Stored data entries:
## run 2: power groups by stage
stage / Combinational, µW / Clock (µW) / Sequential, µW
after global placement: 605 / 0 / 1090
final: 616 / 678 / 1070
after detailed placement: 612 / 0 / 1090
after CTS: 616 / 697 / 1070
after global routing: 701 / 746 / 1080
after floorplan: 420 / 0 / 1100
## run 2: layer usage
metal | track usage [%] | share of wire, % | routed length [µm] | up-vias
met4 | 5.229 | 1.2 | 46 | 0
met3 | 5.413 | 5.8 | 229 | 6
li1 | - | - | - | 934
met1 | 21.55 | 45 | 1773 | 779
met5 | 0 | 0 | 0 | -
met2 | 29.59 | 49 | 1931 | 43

### Your task:
I'd like all of the entries written out again exactly as they appear above.

### Reply:
## run 2: power groups by stage
stage / Combinational, µW / Clock (µW) / Sequential, µW
after global placement: 605 / 0 / 1090
final: 616 / 678 / 1070
after detailed placement: 612 / 0 / 1090
after CTS: 616 / 697 / 1070
after global routing: 701 / 746 / 1080
after floorplan: 420 / 0 / 1100
## run 2: layer usage
metal | track usage [%] | share of wire, % | routed length [µm] | up-vias
met4 | 5.229 | 1.2 | 46 | 0
met3 | 5.413 | 5.8 | 229 | 6
li1 | - | - | - | 934
met1 | 21.55 | 45 | 1773 | 779
met5 | 0 | 0 | 0 | -
met2 | 29.59 | 49 | 1931 | 43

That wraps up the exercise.